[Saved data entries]
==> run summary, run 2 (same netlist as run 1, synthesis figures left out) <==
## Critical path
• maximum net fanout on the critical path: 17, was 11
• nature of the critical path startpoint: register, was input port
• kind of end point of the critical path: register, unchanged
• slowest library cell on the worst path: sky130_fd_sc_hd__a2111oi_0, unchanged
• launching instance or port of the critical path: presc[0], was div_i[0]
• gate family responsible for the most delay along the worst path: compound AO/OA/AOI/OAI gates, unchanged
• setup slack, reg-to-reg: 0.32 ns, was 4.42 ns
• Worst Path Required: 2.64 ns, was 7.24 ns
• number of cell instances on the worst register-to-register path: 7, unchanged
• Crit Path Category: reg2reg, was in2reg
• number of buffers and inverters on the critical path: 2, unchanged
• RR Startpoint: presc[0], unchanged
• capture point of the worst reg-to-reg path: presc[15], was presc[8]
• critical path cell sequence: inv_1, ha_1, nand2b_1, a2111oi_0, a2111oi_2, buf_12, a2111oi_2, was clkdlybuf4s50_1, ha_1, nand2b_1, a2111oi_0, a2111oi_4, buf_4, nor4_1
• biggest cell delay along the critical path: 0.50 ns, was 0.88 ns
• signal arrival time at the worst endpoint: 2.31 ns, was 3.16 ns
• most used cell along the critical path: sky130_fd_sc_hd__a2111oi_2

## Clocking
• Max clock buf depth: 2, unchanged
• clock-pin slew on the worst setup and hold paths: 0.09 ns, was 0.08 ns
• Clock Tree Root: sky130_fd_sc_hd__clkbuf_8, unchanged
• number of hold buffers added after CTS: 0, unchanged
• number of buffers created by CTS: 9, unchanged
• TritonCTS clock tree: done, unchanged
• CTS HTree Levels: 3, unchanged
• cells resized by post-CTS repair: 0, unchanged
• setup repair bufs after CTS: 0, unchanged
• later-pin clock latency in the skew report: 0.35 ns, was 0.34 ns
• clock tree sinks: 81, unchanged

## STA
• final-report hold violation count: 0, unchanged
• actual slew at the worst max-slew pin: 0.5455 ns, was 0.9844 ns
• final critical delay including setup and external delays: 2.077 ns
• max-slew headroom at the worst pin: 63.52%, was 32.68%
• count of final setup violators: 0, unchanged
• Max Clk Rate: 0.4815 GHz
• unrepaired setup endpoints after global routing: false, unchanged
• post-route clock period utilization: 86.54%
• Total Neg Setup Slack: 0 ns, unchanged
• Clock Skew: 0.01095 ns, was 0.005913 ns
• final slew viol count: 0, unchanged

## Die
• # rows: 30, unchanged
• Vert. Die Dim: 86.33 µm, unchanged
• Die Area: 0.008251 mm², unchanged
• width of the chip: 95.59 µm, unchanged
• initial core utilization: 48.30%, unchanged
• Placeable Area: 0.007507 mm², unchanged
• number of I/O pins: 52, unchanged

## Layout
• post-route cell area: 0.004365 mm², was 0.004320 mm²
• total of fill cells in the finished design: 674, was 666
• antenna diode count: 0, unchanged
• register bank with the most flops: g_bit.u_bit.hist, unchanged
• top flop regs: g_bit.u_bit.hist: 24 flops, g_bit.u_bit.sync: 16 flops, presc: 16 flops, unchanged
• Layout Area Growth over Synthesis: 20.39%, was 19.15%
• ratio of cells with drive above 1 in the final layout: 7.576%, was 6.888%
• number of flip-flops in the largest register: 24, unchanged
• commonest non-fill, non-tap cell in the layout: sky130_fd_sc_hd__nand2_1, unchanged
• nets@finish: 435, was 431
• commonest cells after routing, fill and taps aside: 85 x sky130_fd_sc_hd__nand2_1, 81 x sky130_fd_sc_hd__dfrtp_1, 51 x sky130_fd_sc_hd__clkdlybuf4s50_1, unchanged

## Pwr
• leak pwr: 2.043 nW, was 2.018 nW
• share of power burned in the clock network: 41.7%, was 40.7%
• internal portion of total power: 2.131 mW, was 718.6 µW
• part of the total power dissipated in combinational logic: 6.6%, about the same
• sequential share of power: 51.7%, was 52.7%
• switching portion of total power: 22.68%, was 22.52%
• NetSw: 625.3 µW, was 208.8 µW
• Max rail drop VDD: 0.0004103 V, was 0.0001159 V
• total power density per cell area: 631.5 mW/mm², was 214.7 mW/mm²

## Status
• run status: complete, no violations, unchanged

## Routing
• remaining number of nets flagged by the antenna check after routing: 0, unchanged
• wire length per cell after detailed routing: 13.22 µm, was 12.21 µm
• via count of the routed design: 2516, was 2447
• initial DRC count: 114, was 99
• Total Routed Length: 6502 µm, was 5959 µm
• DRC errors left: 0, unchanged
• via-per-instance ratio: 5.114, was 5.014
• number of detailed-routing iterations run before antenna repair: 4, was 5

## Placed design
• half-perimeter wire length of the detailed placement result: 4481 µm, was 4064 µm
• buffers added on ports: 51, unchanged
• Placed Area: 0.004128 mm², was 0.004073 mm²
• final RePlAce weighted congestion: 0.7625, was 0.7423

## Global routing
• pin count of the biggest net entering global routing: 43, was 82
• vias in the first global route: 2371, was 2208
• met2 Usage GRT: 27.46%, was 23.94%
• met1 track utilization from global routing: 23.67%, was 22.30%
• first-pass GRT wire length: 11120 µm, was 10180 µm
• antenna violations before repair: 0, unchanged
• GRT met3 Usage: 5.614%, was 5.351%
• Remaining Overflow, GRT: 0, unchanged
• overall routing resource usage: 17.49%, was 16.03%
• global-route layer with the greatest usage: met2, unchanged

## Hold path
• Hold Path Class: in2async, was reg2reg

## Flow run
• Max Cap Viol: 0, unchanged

==

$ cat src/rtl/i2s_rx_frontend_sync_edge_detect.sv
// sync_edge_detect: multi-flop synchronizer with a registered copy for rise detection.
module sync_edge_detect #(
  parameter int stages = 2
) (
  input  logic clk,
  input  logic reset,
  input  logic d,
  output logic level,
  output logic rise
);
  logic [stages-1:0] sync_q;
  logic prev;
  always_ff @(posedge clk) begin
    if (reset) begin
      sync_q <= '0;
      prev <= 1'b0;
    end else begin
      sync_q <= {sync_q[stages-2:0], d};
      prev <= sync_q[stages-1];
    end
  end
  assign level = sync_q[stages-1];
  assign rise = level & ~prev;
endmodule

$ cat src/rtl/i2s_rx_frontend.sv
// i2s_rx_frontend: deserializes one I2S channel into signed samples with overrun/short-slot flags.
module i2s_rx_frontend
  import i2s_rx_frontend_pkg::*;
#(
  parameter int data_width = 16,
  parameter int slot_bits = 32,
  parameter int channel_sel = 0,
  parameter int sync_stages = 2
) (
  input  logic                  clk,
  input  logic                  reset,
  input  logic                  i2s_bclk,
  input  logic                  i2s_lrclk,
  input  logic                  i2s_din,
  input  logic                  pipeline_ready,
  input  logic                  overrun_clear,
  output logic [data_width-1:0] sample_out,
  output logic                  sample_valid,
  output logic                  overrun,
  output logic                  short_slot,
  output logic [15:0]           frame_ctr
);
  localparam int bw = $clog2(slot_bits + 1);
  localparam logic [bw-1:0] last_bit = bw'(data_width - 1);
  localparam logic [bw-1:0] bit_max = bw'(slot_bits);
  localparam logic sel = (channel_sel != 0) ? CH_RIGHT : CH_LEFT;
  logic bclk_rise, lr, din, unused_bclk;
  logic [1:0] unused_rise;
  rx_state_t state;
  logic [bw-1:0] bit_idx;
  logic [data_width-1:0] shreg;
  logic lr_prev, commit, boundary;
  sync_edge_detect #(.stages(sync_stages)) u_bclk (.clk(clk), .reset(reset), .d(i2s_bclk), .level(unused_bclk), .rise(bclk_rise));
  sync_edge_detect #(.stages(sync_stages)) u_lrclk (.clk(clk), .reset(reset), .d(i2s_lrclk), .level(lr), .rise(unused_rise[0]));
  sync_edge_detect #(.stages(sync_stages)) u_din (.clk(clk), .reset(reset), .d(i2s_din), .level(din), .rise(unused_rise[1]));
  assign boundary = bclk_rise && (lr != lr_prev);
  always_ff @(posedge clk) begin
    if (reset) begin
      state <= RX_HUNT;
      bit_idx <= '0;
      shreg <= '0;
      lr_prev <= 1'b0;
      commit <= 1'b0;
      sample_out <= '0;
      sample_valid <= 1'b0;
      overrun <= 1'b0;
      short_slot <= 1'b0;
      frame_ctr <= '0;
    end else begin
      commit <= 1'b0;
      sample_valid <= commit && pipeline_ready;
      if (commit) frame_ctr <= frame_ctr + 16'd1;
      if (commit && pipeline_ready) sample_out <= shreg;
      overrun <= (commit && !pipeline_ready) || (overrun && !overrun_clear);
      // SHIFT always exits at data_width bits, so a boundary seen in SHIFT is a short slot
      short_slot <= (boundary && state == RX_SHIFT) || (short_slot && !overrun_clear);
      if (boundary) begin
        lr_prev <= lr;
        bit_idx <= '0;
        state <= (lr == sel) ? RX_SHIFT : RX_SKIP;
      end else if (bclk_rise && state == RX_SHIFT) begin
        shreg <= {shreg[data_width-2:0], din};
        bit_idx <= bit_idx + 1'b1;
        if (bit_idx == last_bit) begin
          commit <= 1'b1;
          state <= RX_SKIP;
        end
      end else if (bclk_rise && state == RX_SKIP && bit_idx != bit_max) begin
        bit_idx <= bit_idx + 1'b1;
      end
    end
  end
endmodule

Task requirements:
From the line that has "7.576%, was 6.888%" through the line that has "ports: 51, unchanged", copy every line exactly as it appears above, and leave out all others.

Solved problem:
• ratio of cells with drive above 1 in the final layout: 7.576%, was 6.888%
• number of flip-flops in the largest register: 24, unchanged
• commonest non-fill, non-tap cell in the layout: sky130_fd_sc_hd__nand2_1, unchanged
• nets@finish: 435, was 431
• commonest cells after routing, fill and taps aside: 85 x sky130_fd_sc_hd__nand2_1, 81 x sky130_fd_sc_hd__dfrtp_1, 51 x sky130_fd_sc_hd__clkdlybuf4s50_1, unchanged

## Pwr
• leak pwr: 2.043 nW, was 2.018 nW
• share of power burned in the clock network: 41.7%, was 40.7%
• internal portion of total power: 2.131 mW, was 718.6 µW
• part of the total power dissipated in combinational logic: 6.6%, about the same
• sequential share of power: 51.7%, was 52.7%
• switching portion of total power: 22.68%, was 22.52%
• NetSw: 625.3 µW, was 208.8 µW
• Max rail drop VDD: 0.0004103 V, was 0.0001159 V
• total power density per cell area: 631.5 mW/mm², was 214.7 mW/mm²

## Status
• run status: complete, no violations, unchanged

## Routing
• remaining number of nets flagged by the antenna check after routing: 0, unchanged
• wire length per cell after detailed routing: 13.22 µm, was 12.21 µm
• via count of the routed design: 2516, was 2447
• initial DRC count: 114, was 99
• Total Routed Length: 6502 µm, was 5959 µm
• DRC errors left: 0, unchanged
• via-per-instance ratio: 5.114, was 5.014
• number of detailed-routing iterations run before antenna repair: 4, was 5

## Placed design
• half-perimeter wire length of the detailed placement result: 4481 µm, was 4064 µm
• buffers added on ports: 51, unchanged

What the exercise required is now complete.